▶ **About this exercise**:
Print exactly the lines from the one containing "5_1_grt: 0.669 / 1.21 / 1.02" through the last line of the listing, both included.

[Records shown Boundary: Start]

===== src/rtl/scr_pkg.sv =====
`timescale 1ns/1ps
package scr_pkg;

    localparam int unsigned WORD_W   = 32;
    localparam int unsigned KEY_W    = 16;
    localparam int unsigned KEY_LSB  = 16;
    localparam int unsigned GRP_W    = 3;
    localparam int unsigned GRP_LSB  = 8;
    localparam int unsigned SRQ_BIT  = 2;

    localparam logic [KEY_W-1:0] UNLOCK_KEY = 16'h05FA;
    localparam logic [KEY_W-1:0] READ_KEY   = 16'hFA05;

    localparam int unsigned OFS_CTL  = 0;
    localparam int unsigned OFS_CFG  = 1;
    localparam int unsigned OFS_FLT0 = 2;
    localparam int unsigned OFS_FLT1 = 3;
    localparam int unsigned NUM_FLT  = 2;

    typedef struct packed {
        logic [GRP_W-1:0] grp;
        logic             srq;
        logic             refresh;
    } ctl_state_t;

    typedef struct packed {
        logic [WORD_W-1:0] word;
        logic              chg;
    } cfg_state_t;

endpackage


===== src/rtl/scr_keyed_ctl.sv =====
`timescale 1ns/1ps
module scr_keyed_ctl
    import scr_pkg::*;
#(
    parameter logic END_VAL = 1'b0
) (
    input  logic              clk,
    input  logic              rst_n,
    input  logic              wr,
    input  logic [WORD_W-1:0] wdata,
    output logic [GRP_W-1:0]  grp,
    output logic              srq,
    output logic              refresh,
    output logic [WORD_W-1:0] rd_word
);

    ctl_state_t st_d, st_q;
    logic       key_ok;
    logic [GRP_W-1:0] grp_new;

    assign key_ok  = (wdata[KEY_LSB +: KEY_W] == UNLOCK_KEY);
    assign grp_new = wdata[GRP_LSB +: GRP_W];

    always_comb begin
        st_d         = st_q;
        st_d.refresh = 1'b0;
        if (wr && key_ok) begin
            st_d.srq = wdata[SRQ_BIT];
            if (grp_new != st_q.grp) begin
                st_d.grp     = grp_new;
                st_d.refresh = 1'b1;
            end
        end
    end

    always_ff @(posedge clk or negedge rst_n) begin
        if (!rst_n) begin
            st_q <= '0;
        end else begin
            st_q <= st_d;
        end
    end

    assign grp     = st_q.grp;
    assign srq     = st_q.srq;
    assign refresh = st_q.refresh;
    assign rd_word = {READ_KEY, END_VAL, 4'b0000, st_q.grp, 5'b00000, st_q.srq, 2'b00};

endmodule


===== src/rtl/scr_cfg_reg.sv =====
`timescale 1ns/1ps
module scr_cfg_reg
    import scr_pkg::*;
#(
    parameter logic [WORD_W-1:0] RST_VAL  = 32'h0000_0200,
    parameter logic [WORD_W-1:0] WMASK    = 32'h0000_031B,
    parameter int unsigned       TRAP_BIT = 3
) (
    input  logic              clk,
    input  logic              rst_n,
    input  logic              wr,
    input  logic [WORD_W-1:0] wdata,
    output logic [WORD_W-1:0] word,
    output logic              chg
);

    cfg_state_t st_d, st_q;

    always_comb begin
        st_d = st_q;
        if (wr) begin
            st_d.word = (st_q.word & ~WMASK) | (wdata & WMASK);
        end
        st_d.chg = (st_d.word[TRAP_BIT] != st_q.word[TRAP_BIT]);
    end

    always_ff @(posedge clk or negedge rst_n) begin
        if (!rst_n) begin
            st_q.word <= RST_VAL;
            st_q.chg  <= 1'b0;
        end else begin
            st_q <= st_d;
        end
    end

    assign word = st_q.word;
    assign chg  = st_q.chg;

endmodule


===== src/rtl/scr_w1c_bank.sv =====
`timescale 1ns/1ps
module scr_w1c_bank
    import scr_pkg::*;
#(
    parameter int unsigned               NUM      = 2,
    parameter logic [NUM*WORD_W-1:0]     RST_VALS = '0
) (
    input  logic                     clk,
    input  logic                     rst_n,
    input  logic [NUM-1:0]           wr_sel,
    input  logic [WORD_W-1:0]        wdata,
    input  logic [NUM*WORD_W-1:0]    set_in,
    output logic [NUM*WORD_W-1:0]    words
);

    logic [WORD_W-1:0] words_d [NUM];
    logic [WORD_W-1:0] words_q [NUM];

    always_comb begin
        for (int i = 0; i < NUM; i++) begin
            words_d[i] = words_q[i];
            if (wr_sel[i]) begin
                words_d[i] = words_d[i] & ~wdata;
            end
            // set after clear: hardware capture wins
            words_d[i] = words_d[i] | set_in[i*WORD_W +: WORD_W];
        end
    end

    for (genvar g = 0; g < NUM; g++) begin : g_word
        always_ff @(posedge clk or negedge rst_n) begin
            if (!rst_n) begin
                words_q[g] <= RST_VALS[g*WORD_W +: WORD_W];
            end else begin
                words_q[g] <= words_d[g];
            end
        end
        assign words[g*WORD_W +: WORD_W] = words_q[g];
    end

endmodule


===== src/rtl/scr_ctrl_bank.sv =====
`timescale 1ns/1ps
module scr_ctrl_bank
    import scr_pkg::*;
#(
    parameter int unsigned       ADDR_W   = 4,
    parameter logic [31:0]       CFG_MASK = 32'h0000_031B,
    parameter int unsigned       TRAP_BIT = 3,
    parameter logic              END_VAL  = 1'b0
) (
    input  logic              clk,
    input  logic              rst_n,
    input  logic              wr_en,
    input  logic [ADDR_W-1:0] wr_addr,
    input  logic [31:0]       wr_data,
    input  logic [ADDR_W-1:0] rd_addr,
    output logic [31:0]       rd_data,
    input  logic [31:0]       fault0_set,
    input  logic [31:0]       fault1_set,
    output logic              sys_reset_req,
    output logic [2:0]        prio_group,
    output logic              prio_refresh,
    output logic [31:0]       cfg_ctrl,
    output logic              trap_chg
);

    localparam logic [ADDR_W-1:0] A_CTL  = ADDR_W'(OFS_CTL);
    localparam logic [ADDR_W-1:0] A_CFG  = ADDR_W'(OFS_CFG);
    localparam logic [ADDR_W-1:0] A_FLT0 = ADDR_W'(OFS_FLT0);
    localparam logic [ADDR_W-1:0] A_FLT1 = ADDR_W'(OFS_FLT1);
    localparam logic [NUM_FLT*WORD_W-1:0] FLT_RST = {32'h0000_0000, 32'hFFFF_FFFF};

    logic                      wr_ctl, wr_cfg;
    logic [NUM_FLT-1:0]        wr_flt;
    logic [WORD_W-1:0]         ctl_word;
    logic [NUM_FLT*WORD_W-1:0] flt_words;

    assign wr_ctl    = wr_en && (wr_addr == A_CTL);
    assign wr_cfg    = wr_en && (wr_addr == A_CFG);
    assign wr_flt[0] = wr_en && (wr_addr == A_FLT0);
    assign wr_flt[1] = wr_en && (wr_addr == A_FLT1);

    scr_keyed_ctl #(.END_VAL(END_VAL)) u_ctl (
        .clk     (clk),
        .rst_n   (rst_n),
        .wr      (wr_ctl),
        .wdata   (wr_data),
        .grp     (prio_group),
        .srq     (sys_reset_req),
        .refresh (prio_refresh),
        .rd_word (ctl_word)
    );

    scr_cfg_reg #(
        .RST_VAL  (32'h0000_0200),
        .WMASK    (CFG_MASK),
        .TRAP_BIT (TRAP_BIT)
    ) u_cfg (
        .clk   (clk),
        .rst_n (rst_n),
        .wr    (wr_cfg),
        .wdata (wr_data),
        .word  (cfg_ctrl),
        .chg   (trap_chg)
    );

    scr_w1c_bank #(
        .NUM      (NUM_FLT),
        .RST_VALS (FLT_RST)
    ) u_flt (
        .clk    (clk),
        .rst_n  (rst_n),
        .wr_sel (wr_flt),
        .wdata  (wr_data),
        .set_in ({fault1_set, fault0_set}),
        .words  (flt_words)
    );

    always_comb begin
        case (rd_addr)
            A_CTL:   rd_data = ctl_word;
            A_CFG:   rd_data = cfg_ctrl;
            A_FLT0:  rd_data = flt_words[0 +: WORD_W];
            A_FLT1:  rd_data = flt_words[WORD_W +: WORD_W];
            default: rd_data = '0;
        endcase
    end

endmodule


===== config.mk =====
export PLATFORM = sky130hd
export DESIGN_NAME = scr_ctrl_bank
export DESIGN_NICKNAME = d
export VERILOG_FILES = /design/src/rtl/scr_pkg.sv /design/src/rtl/scr_keyed_ctl.sv /design/src/rtl/scr_cfg_reg.sv /design/src/rtl/scr_w1c_bank.sv /design/src/rtl/scr_ctrl_bank.sv
export SDC_FILE = /design/constraint.sdc
export NUM_CORES = 1
export LEC_CHECK = 0
export BUFFER_PORTS_ARGS = -buffer_cell sky130_fd_sc_hd__buf_2
export CORE_MARGIN = 3
export CORE_UTILIZATION = 48
export CTS_BUF_LIST = sky130_fd_sc_hd__clkbuf_8
export DETAILED_ROUTE_END_ITERATION = 10
export GPL_TIMING_DRIVEN = 0
export PLACE_DENSITY_LB_ADDON = 0.12
export SLEW_MARGIN = 20
export SYNTH_ARGS = -nofsm -noshare
export SYNTH_HDL_FRONTEND = slang
export SYNTH_SLANG_ARGS = --single-unit

===== constraint.sdc =====
create_clock -name clk -period 2.7 [get_ports clk]
set_clock_uncertainty 0.15 [all_clocks]
set_input_delay 0.675 -clock clk [delete_from_list [all_inputs] [get_ports clk]]
set_output_delay 0.675 -clock clk [all_outputs]
set_load 0.05 [all_outputs]

-- Word level (Yosys, flattened, before mapping)
Index checks and enable logic that the tools add are counted.
- equality and inequality tests: 9
- bitwise gates (word level): 6
- muxes and demuxes: 6
- reductions and logical operators: 8
- operators with widths (cell ; number):
    32-bit one-hot mux with 4 select lines ; 1
    32-bit bitwise AND ; 2
    32-bit two-way mux ; 2
    32-bit bitwise OR ; 2
    32-bit NOT ; 1
    32-bit by 10-bit bitwise OR with 32-bit output ; 1
    16-bit by 11-bit equality test with 1-bit output (second input constant) ; 1
    4-bit by 2-bit equality test with 1-bit output (second input constant) ; 4
    4-bit by 1-bit equality test with 1-bit output (second input constant) ; 2
    4-bit logical NOT ; 2
    1-bit logical AND ; 5
    4-bit two-way mux ; 1
    3-bit inequality test ; 1
    1-bit two-way mux ; 2
    2-bit AND reduction ; 1
    1-bit inequality test ; 1
- register bits: 102
- output and inout bits: 70

-- Longest topological paths before layout
- word-level depth: 4
- gate-level depth with buffers: 6

-- Modules after synthesis
From an unflattened synthesis, not the netlist that was laid out.
- cells, all modules: 417
- area, all modules: 4465.5 um^2
- modules (own cells, without submodules) (module ; cells each ; instances ; area each (um^2)):
    scr_w1c_bank ; 198 ; 1 ; 2429.8
    scr_ctrl_bank ; 120 ; 1 ; 996.0
    scr_keyed_ctl ; 56 ; 1 ; 546.8
    scr_cfg_reg ; 43 ; 1 ; 493.0

-- Worst setup path before layout
No wires, ideal clock.
- path type: input-to-output
- start: input rd_addr[0]
- end: output rd_data[3]
- stages on the path: 5
- data arrival time: 2.139 ns
- buffers on the path: 2
- path slack: -0.264 ns
- cell sequence: buf_2 buf_2 nor2b_1 a22oi_1 nor2_1
- word-level cells in the longest chain between the ends: 2
- elaborated cells between the ends (all ways): 5
- those cells by class: eq/ne (3); mux (1); reduce/logical (1)
- ends and longest elaborated chain (what ; RTL line ; text):
    start, declared ; scr_ctrl_bank.sv:15 ; input logic [ADDR_W-1:0] rd_addr,
    4-bit by 2-bit equality test with 1-bit output (tied with other cells) ; scr_ctrl_bank.sv:79 ; case (rd_addr)
    32-bit one-hot mux with 4 select lines * ; scr_ctrl_bank.sv:79 ;
    end, declared ; scr_ctrl_bank.sv:16 ; output logic [31:0] rd_data,
Mark *: on every way between the ends. The rest lies on a longest branch, timed or not.

-- Worst setup path after layout
- start: input rd_addr[1]
- end: output rd_data[19]
The elaborated chain is that of the path after synthesis.

==> out/summary.txt <==
Outcome = finished, final reports clean
CP arrival = 1.84 ns
H-tree depth = 3
XOR/XNOR share of the synthesized area = 0.935%
Port Buffer Count = 150
Antenna-violating nets left = 0
DRT Wirelength = 10700 µm
Final #Nets = 652
Clk sinks = 76
Worst-case reg-to-reg path depth = 3
Core ar. = 7410 µm²
Hold WC Path Type = input pin to asynchronous set/reset pin
Setup_tns = 0 ns
Initial antenna violation count = 0
Int Power = 1.95 mW
Initial Utilization = 50.6%
Combinational Power Share = 22.7%
Post-synthesis compound-gate area fraction = 19.9%
CP Launch Type = input pin
Vias in the first global route = 3407
WHS = 0.0791 ns
Post-synthesis sequential area ratio = 51.9%
Synth Area in Simple Gates = 12.9%
Peak Freq = 375 MHz
Post-synth cell types = 31
Critical Path RT = 1.88 ns
Clock latency at the later pin of the worst-skew pair = 0.34 ns
Vias = 3265
Fin util = 72.6%
Final slew viol count = 0
Crit path kind = input pin to output pin
Crit path time final = 2.67 ns
Clk buf depth = 2
Seq pwr share = 43.3%
Fraction of power consumed by the clock network = 34.0%
Total CTS buffers = 9
Post-synthesis cell count = 353
GP Congestion = 0.798
Top_reg_cell synth = dfrtp_1
Chip width = 94.3 µm
Fin. Hold Viols = 0
Antenna diode count = 0
Io pins = 177
Largest net degree at the start of global routing = 52
Die area = 8900 µm²
Fraction of layout cells with a size suffix above 1 = 52.5%
Post-Syn Area per Cell = 10.6 µm²
Die span in y = 94.3 µm
Post-synth ARST share = 100%
Final HPWL DP = 7560 µm
Max capacitance violation total = 0
DR WL/cell = 16.5 µm
Combinational family with the most area after synthesis = compound AO/OA/AOI/OAI gates
DR pass1 iterations = 4
Warnings from Yosys = 0
Power per cell area = 518 nW/µm²
Element type at the critical path end = output pin
DP Area = 4780 µm²
Synth area leader = dfrtp_1
# DRC = 0
P&R area growth vs syn = 43.5%
Adder-Cell Fraction of Synth Area = 0%
Net switching power = 0.837 mW
Post-synthesis mux area share = 6.01%
Sw frac = 30.1%
Synth top area share = 28.7%
GRT Util Overall = 24.2%
First-pass GRT wire length = 16300 µm
CTS tree = built
Total grt overflow = 0
Mapped Area = 3750 µm²
Ranking of synthesized cells by area = dfrtp_1, dfstp_2, a21o_1, nand2_1, buf_4
Site Rows = 31
Leak pwr = 2.51 nW
Avg Vias per Cell = 5.03
Number of flops mapped to enable cells by yosys = 0
Setup violators final = 0
DRT iter0 DRCs = 87
Worst Path Max Fanout = 10
Crit share post-route = 98.9%
Final instance area = 5380 µm²
Clock root buffer = clkbuf_8
CTS clk-pin slew, worst paths = 0.08 ns
Maximum vdd drop = 0.000413 V
Flops & latches, synth = 76
-- repair_timing --
item / CTS / global route
buffers inserted: 4 / 2
endpoints found under the hold margin: 0 / 0
hold buffers: 0 / 0
pin swaps: 8 / 2
endpoints found under the setup margin: 29 / 28
cloned: 1 / 1
resized for setup: 71 / 27
-- final timing paths --
kind	startpoint	end	slack, ns
worst max-delay path	rd_addr[1]	rd_data[19]	0.03
worst min-delay path	rst_n	u_flt.words[61]	0.08
worst max register to register	u_ctl.grp[1]	u_ctl.refresh	1.57
worst min register to register	u_flt.words[34]	u_flt.words[34]	0.33
max in group asynchronous	rst_n	u_flt.words[9]	1.69
min in group clk	u_flt.words[34]	u_flt.words[34]	0.33
-- cells in the final DEF, fill, tap and decap left out, types with 3 or more instances in the layout --
master	instances
a22oi_1	6
clkbuf_8	10
mux2_2	16
conb_1	26
a22o_4	10
buf_4	40
a21oi_1	16
xor2_1	3
clkinv_2	3
nor2_1	13
inv_1	9
nor2_2	4
a22o_1	6
a21o_1	64
nand2_1	66
buf_8	14
buf_2	127
dfstp_2	33
clkbuf_4	3
buf_6	11
dfrtp_1	43
-- final cells by class --
cell class              instances  area, µm²
well taps                      99        124
repair buffers                158       1030
multi-input cells             252       1710
inverters                       8       30.0
plain buffers                  40        318
fillers                       578       2030
clock inverters                 6       78.8
clock buffers                  10        138
flip-flops and latches         76       1940
-- cell usage after synthesis, drive strengths merged, types with 3 or more instances --
cell type   n
nand2      66
a21o       64
dfrtp      43
buf        39
dfstp      33
nor2       18
a21oi      16
a22o       16
mux2       16
inv         8
a22oi       6
nor2b       4
clkbuf      3
nor4        3
xor2        3
-- power groups by stage --
stage / logic, mW / registers [mW] / clock network, mW
2_1_floorplan: 0.306 / 1.30 / 0
3_3_place_gp: 0.565 / 1.22 / 0
3_5_place_dp: 0.576 / 1.22 / 0
4_1_cts: 0.618 / 1.20 / 0.967
5_1_grt: 0.669 / 1.21 / 1.02
6_report: 0.631 / 1.20 / 0.947
-- registers in the layout, summed over array words and instances (netlist names) --
name           cells
u_ctl.refresh      1
u_ctl.srq          1
u_ctl.grp          3
u_cfg.word         6
u_cfg.chg          1
u_flt.words       64
-- worst max-delay path, cell delays in order --
cell and delay, ns:
buf_2 0.08, buf_2 0.26, nor3b_4 0.27, buf_6 0.15
buf_8 0.13, a22o_4 0.13, buf_8 0.14
-- cell families after synthesis --
group | after synthesis
and+or+nand+nor | 102
other | 1
DFF | 76
muxes | 18
xor gates and xnor gates | 4
buffers and inverters | 50
AOI/OAI and AO/OA | 102
-- routing by layer --
layer	vias to the layer above	GRT usage, %	share of wire, %
li1	1548	-	-
met1	1550	29.0	39
met2	148	40.9	50
met5	-	0	0
met3	19	6.45	9.2
met4	0	11.1	2.1
-- through the flow --
stage / setup WS, ns / instances / power, mW
floorplan: -0.135 / 378 / 1.60
global placement: -0.557 / 627 / 1.79
CTS: -0.0441 / 648 / 2.79
global route: -0.0147 / 649 / 2.90
detailed placement: -0.618 / 628 / 1.80
finish: 0.0307 / 649 / 2.78
Note: power is estimated with default switching activity, not from simulation.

[Records shown Boundary: End]

▶ **Result**:
5_1_grt: 0.669 / 1.21 / 1.02
6_report: 0.631 / 1.20 / 0.947
-- registers in the layout, summed over array words and instances (netlist names) --
name           cells
u_ctl.refresh      1
u_ctl.srq          1
u_ctl.grp          3
u_cfg.word         6
u_cfg.chg          1
u_flt.words       64
-- worst max-delay path, cell delays in order --
cell and delay, ns:
buf_2 0.08, buf_2 0.26, nor3b_4 0.27, buf_6 0.15
buf_8 0.13, a22o_4 0.13, buf_8 0.14
-- cell families after synthesis --
group | after synthesis
and+or+nand+nor | 102
other | 1
DFF | 76
muxes | 18
xor gates and xnor gates | 4
buffers and inverters | 50
AOI/OAI and AO/OA | 102
-- routing by layer --
layer	vias to the layer above	GRT usage, %	share of wire, %
li1	1548	-	-
met1	1550	29.0	39
met2	148	40.9	50
met5	-	0	0
met3	19	6.45	9.2
met4	0	11.1	2.1
-- through the flow --
stage / setup WS, ns / instances / power, mW
floorplan: -0.135 / 378 / 1.60
global placement: -0.557 / 627 / 1.79
CTS: -0.0441 / 648 / 2.79
global route: -0.0147 / 649 / 2.90
detailed placement: -0.618 / 628 / 1.80
finish: 0.0307 / 649 / 2.78
Note: power is estimated with default switching activity, not from simulation.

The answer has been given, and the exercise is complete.